Set down exactly, from the records below, the line with "period 0.917 ns." through the line with "Settings changed: ABC_AREA", and nothing else.

++++ THE RECORDS

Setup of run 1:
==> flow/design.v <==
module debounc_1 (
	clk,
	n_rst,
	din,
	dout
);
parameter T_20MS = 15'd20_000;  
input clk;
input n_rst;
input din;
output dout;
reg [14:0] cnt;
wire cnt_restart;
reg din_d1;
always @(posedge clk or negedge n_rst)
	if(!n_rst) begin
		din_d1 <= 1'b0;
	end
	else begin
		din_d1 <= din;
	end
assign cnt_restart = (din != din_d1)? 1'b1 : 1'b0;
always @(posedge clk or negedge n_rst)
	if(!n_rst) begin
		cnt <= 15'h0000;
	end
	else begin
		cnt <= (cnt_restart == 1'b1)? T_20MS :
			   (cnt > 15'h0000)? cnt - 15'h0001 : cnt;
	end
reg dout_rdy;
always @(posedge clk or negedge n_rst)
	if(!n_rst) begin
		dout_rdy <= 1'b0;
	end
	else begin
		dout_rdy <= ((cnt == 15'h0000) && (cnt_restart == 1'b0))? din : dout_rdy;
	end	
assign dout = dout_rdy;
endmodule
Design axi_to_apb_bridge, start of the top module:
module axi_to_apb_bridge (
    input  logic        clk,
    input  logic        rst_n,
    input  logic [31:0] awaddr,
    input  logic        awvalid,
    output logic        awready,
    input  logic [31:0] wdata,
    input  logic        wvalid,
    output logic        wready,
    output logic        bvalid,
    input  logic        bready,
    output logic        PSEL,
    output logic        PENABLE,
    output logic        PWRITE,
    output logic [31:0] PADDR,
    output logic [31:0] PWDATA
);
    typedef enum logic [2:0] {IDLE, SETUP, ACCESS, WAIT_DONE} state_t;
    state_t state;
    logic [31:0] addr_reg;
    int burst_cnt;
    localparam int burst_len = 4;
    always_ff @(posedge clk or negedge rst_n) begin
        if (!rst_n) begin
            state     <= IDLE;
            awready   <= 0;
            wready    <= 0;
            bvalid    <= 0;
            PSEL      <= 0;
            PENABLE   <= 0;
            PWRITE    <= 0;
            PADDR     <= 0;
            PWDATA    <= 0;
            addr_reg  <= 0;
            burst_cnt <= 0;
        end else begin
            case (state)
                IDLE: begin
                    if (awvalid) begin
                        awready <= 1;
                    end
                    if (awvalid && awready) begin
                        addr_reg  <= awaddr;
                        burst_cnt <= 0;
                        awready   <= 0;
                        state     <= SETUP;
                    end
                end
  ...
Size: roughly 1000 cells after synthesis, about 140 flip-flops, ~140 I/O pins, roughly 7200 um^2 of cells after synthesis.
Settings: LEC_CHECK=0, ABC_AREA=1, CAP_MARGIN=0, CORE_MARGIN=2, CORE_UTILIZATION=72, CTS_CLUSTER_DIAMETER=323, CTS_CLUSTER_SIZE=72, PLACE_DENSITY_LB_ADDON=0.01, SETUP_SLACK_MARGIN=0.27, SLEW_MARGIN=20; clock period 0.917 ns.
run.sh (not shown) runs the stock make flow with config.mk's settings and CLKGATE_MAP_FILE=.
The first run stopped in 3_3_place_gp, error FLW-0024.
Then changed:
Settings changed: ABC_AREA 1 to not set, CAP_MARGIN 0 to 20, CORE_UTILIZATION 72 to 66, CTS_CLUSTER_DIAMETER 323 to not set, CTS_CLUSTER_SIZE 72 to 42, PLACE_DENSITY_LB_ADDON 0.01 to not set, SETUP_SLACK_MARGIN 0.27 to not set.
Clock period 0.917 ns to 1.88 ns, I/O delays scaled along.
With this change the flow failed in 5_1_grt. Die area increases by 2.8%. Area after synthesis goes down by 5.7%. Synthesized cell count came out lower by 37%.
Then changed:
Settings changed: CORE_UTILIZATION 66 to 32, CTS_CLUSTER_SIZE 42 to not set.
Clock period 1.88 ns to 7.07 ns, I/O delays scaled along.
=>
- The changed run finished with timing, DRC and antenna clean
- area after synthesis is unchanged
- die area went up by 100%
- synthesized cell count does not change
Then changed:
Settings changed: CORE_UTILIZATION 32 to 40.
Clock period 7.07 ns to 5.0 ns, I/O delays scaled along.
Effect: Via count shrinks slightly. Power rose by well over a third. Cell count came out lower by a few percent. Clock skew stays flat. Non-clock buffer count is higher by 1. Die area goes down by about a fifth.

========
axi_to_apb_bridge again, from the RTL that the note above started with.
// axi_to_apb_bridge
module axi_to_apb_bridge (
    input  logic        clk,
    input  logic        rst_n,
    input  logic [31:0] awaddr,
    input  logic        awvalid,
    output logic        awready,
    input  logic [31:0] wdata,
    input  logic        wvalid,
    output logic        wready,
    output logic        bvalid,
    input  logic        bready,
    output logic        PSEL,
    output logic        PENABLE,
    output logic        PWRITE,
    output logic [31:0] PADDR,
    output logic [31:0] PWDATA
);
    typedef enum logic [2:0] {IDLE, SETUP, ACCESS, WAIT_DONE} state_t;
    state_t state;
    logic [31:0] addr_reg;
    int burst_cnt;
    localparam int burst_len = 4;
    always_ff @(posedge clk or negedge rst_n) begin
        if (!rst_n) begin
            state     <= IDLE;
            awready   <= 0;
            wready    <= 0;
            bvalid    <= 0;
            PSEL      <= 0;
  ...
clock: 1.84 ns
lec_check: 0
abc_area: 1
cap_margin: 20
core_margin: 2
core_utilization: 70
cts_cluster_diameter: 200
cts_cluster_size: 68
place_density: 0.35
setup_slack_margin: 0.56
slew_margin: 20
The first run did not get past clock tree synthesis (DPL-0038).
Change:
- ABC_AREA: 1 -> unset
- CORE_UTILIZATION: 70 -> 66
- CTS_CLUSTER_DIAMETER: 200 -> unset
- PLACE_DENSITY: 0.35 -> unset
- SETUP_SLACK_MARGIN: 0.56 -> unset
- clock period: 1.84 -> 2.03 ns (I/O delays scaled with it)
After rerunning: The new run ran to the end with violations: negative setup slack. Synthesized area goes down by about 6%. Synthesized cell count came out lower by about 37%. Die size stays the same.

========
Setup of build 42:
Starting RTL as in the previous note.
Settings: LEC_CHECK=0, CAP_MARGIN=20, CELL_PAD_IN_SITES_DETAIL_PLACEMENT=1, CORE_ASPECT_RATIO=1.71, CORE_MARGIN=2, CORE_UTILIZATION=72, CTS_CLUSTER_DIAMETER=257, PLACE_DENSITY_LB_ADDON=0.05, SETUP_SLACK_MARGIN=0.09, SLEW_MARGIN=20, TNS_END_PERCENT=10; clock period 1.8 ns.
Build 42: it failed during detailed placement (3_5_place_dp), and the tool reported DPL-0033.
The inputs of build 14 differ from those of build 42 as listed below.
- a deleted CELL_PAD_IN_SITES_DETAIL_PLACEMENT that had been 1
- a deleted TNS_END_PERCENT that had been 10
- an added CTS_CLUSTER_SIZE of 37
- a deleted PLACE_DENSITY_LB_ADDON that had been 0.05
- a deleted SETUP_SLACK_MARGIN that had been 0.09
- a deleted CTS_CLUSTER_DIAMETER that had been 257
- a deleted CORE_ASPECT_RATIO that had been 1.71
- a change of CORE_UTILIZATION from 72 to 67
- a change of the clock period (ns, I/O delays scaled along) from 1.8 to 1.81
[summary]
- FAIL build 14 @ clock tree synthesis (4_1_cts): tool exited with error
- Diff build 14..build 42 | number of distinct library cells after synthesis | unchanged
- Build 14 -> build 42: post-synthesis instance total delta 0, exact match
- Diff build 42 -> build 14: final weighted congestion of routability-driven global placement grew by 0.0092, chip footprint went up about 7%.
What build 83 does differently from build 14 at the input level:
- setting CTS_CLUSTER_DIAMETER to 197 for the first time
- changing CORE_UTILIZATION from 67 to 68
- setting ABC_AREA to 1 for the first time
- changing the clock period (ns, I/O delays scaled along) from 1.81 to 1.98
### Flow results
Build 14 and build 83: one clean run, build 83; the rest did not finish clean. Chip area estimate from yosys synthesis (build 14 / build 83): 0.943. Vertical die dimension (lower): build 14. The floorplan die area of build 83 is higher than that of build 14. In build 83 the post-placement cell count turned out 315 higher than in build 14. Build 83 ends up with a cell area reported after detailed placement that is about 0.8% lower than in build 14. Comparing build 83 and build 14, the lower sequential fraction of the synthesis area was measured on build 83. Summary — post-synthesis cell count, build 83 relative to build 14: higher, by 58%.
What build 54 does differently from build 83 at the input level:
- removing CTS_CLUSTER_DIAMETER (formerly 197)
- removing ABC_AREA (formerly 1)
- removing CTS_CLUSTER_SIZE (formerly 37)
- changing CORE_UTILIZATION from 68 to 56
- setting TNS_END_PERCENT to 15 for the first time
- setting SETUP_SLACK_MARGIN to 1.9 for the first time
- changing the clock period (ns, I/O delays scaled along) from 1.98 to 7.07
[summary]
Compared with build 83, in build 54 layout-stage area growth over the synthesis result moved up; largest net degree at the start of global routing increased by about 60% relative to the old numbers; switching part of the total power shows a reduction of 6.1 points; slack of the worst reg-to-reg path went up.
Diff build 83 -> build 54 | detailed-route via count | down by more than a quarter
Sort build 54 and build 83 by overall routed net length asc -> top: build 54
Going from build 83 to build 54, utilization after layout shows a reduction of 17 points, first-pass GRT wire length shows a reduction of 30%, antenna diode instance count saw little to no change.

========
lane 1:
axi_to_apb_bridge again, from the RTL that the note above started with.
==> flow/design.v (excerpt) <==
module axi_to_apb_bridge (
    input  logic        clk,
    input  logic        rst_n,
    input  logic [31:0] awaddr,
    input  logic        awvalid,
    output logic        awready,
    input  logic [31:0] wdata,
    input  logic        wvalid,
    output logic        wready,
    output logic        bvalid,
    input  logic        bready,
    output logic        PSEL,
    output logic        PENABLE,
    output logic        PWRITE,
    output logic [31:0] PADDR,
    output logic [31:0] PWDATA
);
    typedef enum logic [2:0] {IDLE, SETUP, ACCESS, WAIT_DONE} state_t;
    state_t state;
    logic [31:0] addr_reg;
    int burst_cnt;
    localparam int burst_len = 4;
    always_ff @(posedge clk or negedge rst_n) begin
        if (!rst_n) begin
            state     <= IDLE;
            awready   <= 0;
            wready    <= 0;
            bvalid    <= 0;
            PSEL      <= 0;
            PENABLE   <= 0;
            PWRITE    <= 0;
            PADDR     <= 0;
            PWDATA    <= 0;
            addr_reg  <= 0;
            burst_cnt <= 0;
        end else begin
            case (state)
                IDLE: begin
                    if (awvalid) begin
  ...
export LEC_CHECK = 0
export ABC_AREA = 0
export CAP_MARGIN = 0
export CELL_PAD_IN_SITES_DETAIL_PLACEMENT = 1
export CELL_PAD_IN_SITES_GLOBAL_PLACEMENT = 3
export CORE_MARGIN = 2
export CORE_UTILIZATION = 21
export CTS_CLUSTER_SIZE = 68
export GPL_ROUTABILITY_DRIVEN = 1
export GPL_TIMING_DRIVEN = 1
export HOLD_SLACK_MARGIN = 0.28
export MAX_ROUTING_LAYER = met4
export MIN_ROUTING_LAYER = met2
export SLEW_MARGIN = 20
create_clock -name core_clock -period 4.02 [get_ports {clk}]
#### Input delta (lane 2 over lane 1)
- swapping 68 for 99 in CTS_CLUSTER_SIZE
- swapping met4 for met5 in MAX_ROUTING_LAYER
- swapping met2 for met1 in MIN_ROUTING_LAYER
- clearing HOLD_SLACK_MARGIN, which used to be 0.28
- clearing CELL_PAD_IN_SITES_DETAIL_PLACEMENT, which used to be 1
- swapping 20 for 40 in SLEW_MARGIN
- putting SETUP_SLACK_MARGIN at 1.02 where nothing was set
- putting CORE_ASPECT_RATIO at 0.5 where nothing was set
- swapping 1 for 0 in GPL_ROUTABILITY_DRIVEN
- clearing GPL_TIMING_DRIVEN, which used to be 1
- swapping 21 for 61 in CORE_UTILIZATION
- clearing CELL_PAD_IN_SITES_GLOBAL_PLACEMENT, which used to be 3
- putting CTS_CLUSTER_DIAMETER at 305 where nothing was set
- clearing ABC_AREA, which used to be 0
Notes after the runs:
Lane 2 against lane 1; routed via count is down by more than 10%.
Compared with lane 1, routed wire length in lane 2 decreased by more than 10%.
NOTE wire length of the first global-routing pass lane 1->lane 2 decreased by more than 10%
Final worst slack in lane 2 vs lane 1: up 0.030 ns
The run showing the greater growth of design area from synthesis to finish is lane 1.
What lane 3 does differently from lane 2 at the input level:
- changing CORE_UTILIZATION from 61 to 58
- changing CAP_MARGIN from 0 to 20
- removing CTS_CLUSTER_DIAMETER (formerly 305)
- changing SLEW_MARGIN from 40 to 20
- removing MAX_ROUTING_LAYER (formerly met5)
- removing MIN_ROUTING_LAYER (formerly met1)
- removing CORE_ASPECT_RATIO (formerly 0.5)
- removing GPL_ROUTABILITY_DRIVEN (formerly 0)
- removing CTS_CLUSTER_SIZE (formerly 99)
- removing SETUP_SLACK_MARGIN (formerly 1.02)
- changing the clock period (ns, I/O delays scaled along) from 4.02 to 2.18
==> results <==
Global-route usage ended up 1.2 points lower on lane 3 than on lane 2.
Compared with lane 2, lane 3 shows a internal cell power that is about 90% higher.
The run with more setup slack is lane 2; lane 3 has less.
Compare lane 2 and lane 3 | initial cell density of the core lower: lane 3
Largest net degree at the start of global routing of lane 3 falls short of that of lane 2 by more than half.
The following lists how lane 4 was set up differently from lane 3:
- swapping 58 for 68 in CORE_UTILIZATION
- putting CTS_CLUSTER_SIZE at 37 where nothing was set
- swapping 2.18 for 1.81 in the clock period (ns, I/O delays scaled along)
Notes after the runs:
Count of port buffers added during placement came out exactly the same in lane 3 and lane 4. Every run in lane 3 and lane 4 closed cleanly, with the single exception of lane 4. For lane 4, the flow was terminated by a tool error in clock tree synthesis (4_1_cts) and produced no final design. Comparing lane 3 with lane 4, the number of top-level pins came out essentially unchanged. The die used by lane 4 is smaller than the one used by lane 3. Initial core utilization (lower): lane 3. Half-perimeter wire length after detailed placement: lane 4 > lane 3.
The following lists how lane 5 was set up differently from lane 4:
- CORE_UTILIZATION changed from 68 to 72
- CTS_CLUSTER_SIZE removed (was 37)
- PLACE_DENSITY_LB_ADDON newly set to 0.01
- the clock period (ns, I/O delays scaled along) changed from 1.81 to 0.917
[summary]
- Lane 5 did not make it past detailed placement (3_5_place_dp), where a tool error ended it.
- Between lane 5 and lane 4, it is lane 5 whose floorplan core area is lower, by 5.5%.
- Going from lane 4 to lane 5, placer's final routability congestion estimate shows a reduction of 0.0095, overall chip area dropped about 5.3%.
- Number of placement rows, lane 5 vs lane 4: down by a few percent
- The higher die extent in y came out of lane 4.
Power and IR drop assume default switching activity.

++++++++

## OUTPUT
Settings: LEC_CHECK=0, ABC_AREA=1, CAP_MARGIN=0, CORE_MARGIN=2, CORE_UTILIZATION=72, CTS_CLUSTER_DIAMETER=323, CTS_CLUSTER_SIZE=72, PLACE_DENSITY_LB_ADDON=0.01, SETUP_SLACK_MARGIN=0.27, SLEW_MARGIN=20; clock period 0.917 ns.
run.sh (not shown) runs the stock make flow with config.mk's settings and CLKGATE_MAP_FILE=.
The first run stopped in 3_3_place_gp, error FLW-0024.
Then changed:
Settings changed: ABC_AREA 1 to not set, CAP_MARGIN 0 to 20, CORE_UTILIZATION 72 to 66, CTS_CLUSTER_DIAMETER 323 to not set, CTS_CLUSTER_SIZE 72 to 42, PLACE_DENSITY_LB_ADDON 0.01 to not set, SETUP_SLACK_MARGIN 0.27 to not set.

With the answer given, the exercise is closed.